_EXERCISE_. Across all the records, filter for lines with the word "parameter" and copy them.

_GIVEN DATA_.
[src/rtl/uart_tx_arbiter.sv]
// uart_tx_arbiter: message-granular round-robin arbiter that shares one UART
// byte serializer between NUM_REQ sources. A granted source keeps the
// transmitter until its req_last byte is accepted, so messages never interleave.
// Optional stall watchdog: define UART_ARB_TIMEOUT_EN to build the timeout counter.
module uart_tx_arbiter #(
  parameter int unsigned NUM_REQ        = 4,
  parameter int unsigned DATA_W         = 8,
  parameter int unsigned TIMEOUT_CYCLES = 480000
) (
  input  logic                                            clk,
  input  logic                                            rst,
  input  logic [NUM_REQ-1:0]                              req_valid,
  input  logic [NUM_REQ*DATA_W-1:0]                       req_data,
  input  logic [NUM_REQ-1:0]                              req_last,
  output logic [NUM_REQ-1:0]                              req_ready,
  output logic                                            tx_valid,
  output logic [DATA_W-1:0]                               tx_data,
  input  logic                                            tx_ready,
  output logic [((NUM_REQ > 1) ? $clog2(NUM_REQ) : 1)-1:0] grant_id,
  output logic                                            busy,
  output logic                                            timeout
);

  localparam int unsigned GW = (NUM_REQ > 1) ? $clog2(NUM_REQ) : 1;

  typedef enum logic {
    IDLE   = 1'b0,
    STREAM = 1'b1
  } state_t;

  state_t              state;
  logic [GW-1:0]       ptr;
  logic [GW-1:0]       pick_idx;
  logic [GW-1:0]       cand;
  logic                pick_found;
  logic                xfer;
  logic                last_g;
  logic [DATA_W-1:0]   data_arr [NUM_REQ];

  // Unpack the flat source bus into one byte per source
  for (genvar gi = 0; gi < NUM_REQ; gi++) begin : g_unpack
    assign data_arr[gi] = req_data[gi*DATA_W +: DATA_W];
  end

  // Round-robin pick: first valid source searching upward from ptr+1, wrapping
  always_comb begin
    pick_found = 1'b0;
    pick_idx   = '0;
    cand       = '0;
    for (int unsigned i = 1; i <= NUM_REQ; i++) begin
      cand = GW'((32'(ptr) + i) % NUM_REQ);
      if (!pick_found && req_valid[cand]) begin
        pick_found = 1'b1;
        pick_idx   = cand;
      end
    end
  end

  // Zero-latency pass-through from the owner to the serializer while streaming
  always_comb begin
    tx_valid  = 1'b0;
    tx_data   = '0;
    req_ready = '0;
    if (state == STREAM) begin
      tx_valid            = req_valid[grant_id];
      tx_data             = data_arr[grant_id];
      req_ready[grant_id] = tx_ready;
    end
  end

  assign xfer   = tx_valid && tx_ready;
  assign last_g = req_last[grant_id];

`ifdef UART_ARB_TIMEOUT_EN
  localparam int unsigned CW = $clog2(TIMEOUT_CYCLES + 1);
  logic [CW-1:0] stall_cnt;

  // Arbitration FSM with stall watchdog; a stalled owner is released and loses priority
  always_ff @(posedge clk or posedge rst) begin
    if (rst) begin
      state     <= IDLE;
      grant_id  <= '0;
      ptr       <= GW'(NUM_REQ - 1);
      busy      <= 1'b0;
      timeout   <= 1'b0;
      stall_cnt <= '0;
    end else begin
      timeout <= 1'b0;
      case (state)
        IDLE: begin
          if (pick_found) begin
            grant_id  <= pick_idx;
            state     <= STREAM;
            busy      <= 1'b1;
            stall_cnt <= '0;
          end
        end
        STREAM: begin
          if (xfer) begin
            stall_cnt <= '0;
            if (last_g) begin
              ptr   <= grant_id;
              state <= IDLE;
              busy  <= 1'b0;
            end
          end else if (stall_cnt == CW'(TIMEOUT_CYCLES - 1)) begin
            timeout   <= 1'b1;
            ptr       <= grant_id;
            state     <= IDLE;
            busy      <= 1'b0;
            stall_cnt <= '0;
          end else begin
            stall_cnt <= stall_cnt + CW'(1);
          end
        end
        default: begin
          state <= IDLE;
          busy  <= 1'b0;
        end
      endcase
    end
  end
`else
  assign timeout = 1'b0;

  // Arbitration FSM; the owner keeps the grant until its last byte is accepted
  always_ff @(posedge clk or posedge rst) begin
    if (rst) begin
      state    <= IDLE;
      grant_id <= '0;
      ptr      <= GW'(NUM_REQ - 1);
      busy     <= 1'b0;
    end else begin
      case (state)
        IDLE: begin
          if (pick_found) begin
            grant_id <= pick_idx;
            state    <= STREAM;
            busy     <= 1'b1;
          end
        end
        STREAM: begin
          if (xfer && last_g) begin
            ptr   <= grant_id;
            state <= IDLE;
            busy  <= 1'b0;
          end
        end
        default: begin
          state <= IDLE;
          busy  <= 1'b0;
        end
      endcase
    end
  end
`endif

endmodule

...

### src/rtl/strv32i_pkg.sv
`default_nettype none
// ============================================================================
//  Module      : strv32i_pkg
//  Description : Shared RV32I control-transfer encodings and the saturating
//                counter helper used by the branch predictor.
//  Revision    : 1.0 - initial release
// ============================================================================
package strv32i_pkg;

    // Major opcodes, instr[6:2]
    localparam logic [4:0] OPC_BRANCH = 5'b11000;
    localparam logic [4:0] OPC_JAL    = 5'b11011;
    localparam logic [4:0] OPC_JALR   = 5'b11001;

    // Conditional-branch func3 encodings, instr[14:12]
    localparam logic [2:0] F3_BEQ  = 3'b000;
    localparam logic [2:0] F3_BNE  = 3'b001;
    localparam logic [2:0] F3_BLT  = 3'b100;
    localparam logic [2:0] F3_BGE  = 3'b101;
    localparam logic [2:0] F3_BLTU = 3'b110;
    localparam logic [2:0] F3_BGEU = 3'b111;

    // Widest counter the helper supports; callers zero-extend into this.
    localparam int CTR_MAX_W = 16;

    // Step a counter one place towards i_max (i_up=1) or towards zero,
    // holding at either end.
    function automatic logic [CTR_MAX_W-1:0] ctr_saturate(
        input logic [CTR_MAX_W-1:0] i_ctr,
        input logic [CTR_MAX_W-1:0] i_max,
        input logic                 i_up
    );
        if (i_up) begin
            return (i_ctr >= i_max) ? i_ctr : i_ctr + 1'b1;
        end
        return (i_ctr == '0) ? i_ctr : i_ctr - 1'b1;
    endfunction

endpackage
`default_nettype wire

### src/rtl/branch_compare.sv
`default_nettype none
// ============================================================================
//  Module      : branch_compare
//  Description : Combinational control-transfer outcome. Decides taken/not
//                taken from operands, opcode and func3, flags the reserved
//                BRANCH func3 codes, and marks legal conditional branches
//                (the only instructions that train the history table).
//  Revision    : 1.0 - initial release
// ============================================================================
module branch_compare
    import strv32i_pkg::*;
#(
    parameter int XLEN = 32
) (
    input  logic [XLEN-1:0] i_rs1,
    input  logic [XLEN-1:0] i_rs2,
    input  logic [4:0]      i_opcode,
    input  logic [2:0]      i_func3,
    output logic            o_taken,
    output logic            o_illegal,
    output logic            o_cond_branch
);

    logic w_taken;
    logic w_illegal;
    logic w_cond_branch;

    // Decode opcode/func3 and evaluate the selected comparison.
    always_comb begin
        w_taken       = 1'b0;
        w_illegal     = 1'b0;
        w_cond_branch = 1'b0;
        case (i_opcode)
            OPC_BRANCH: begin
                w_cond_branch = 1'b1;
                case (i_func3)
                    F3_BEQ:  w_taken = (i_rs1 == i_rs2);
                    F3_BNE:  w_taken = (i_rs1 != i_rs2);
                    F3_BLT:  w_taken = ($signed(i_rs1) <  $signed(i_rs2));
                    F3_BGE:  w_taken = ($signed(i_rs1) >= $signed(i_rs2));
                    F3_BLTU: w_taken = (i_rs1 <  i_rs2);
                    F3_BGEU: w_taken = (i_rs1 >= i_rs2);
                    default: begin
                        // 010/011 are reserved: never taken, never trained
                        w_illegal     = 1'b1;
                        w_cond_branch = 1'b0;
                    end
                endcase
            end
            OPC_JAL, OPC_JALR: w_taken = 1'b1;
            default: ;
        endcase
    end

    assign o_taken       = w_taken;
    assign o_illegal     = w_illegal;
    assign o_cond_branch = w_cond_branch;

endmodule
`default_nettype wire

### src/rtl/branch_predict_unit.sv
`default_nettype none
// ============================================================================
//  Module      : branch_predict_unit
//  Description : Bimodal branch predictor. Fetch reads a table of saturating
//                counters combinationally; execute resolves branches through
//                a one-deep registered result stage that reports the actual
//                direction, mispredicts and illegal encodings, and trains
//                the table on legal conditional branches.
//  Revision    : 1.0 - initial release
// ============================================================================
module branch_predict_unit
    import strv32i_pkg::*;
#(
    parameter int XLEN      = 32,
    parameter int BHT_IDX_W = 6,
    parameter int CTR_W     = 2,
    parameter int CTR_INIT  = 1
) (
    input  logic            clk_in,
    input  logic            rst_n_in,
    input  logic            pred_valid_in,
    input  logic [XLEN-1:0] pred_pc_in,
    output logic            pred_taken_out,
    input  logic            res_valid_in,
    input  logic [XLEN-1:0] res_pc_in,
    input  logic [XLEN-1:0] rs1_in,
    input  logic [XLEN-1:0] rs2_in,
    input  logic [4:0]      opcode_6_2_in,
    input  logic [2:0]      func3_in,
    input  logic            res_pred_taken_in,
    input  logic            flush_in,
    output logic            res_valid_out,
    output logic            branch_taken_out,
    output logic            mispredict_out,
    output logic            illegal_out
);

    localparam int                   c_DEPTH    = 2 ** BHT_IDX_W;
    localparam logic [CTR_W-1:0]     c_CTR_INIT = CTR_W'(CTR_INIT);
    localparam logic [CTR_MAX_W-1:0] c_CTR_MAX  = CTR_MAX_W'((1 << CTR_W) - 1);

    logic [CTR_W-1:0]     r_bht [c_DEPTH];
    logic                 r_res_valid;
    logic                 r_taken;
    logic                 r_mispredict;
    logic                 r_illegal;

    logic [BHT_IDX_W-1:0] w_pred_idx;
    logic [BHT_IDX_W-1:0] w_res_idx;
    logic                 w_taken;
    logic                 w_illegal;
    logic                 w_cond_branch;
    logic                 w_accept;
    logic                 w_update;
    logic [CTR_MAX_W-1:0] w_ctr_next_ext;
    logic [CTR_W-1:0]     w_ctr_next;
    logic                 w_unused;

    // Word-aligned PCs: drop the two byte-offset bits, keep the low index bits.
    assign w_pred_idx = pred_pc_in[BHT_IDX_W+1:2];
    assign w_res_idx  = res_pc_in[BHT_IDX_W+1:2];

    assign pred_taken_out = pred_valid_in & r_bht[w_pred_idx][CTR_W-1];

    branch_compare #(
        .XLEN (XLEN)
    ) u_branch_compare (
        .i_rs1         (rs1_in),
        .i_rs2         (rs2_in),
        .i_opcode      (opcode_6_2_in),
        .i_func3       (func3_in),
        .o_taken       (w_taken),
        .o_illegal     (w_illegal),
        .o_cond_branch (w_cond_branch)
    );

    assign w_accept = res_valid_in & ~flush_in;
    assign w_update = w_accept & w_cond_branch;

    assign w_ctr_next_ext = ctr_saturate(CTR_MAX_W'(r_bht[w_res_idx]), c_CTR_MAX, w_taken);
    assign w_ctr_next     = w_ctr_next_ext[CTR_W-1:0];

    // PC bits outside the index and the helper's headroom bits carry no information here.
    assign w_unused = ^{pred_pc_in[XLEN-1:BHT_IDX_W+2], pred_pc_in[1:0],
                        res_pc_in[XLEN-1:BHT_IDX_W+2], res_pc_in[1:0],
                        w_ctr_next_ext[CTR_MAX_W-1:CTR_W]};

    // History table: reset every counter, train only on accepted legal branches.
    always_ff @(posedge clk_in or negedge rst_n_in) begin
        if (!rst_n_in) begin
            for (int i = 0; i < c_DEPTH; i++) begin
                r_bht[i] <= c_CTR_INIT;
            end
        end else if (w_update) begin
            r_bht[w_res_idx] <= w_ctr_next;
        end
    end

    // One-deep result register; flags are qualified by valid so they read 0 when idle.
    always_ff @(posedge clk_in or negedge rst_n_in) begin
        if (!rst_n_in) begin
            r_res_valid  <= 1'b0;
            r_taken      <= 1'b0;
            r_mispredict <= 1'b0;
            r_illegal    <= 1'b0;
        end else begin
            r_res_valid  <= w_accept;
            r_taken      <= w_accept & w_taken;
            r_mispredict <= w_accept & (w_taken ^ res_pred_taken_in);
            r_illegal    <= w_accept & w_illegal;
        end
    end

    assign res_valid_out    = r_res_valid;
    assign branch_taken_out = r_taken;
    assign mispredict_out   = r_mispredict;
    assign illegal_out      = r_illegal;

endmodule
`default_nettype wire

_EXERCISE RESPONSE_.
  parameter int unsigned NUM_REQ        = 4,
  parameter int unsigned DATA_W         = 8,
  parameter int unsigned TIMEOUT_CYCLES = 480000
    parameter int XLEN = 32
    parameter int XLEN      = 32,
    parameter int BHT_IDX_W = 6,
    parameter int CTR_W     = 2,
    parameter int CTR_INIT  = 1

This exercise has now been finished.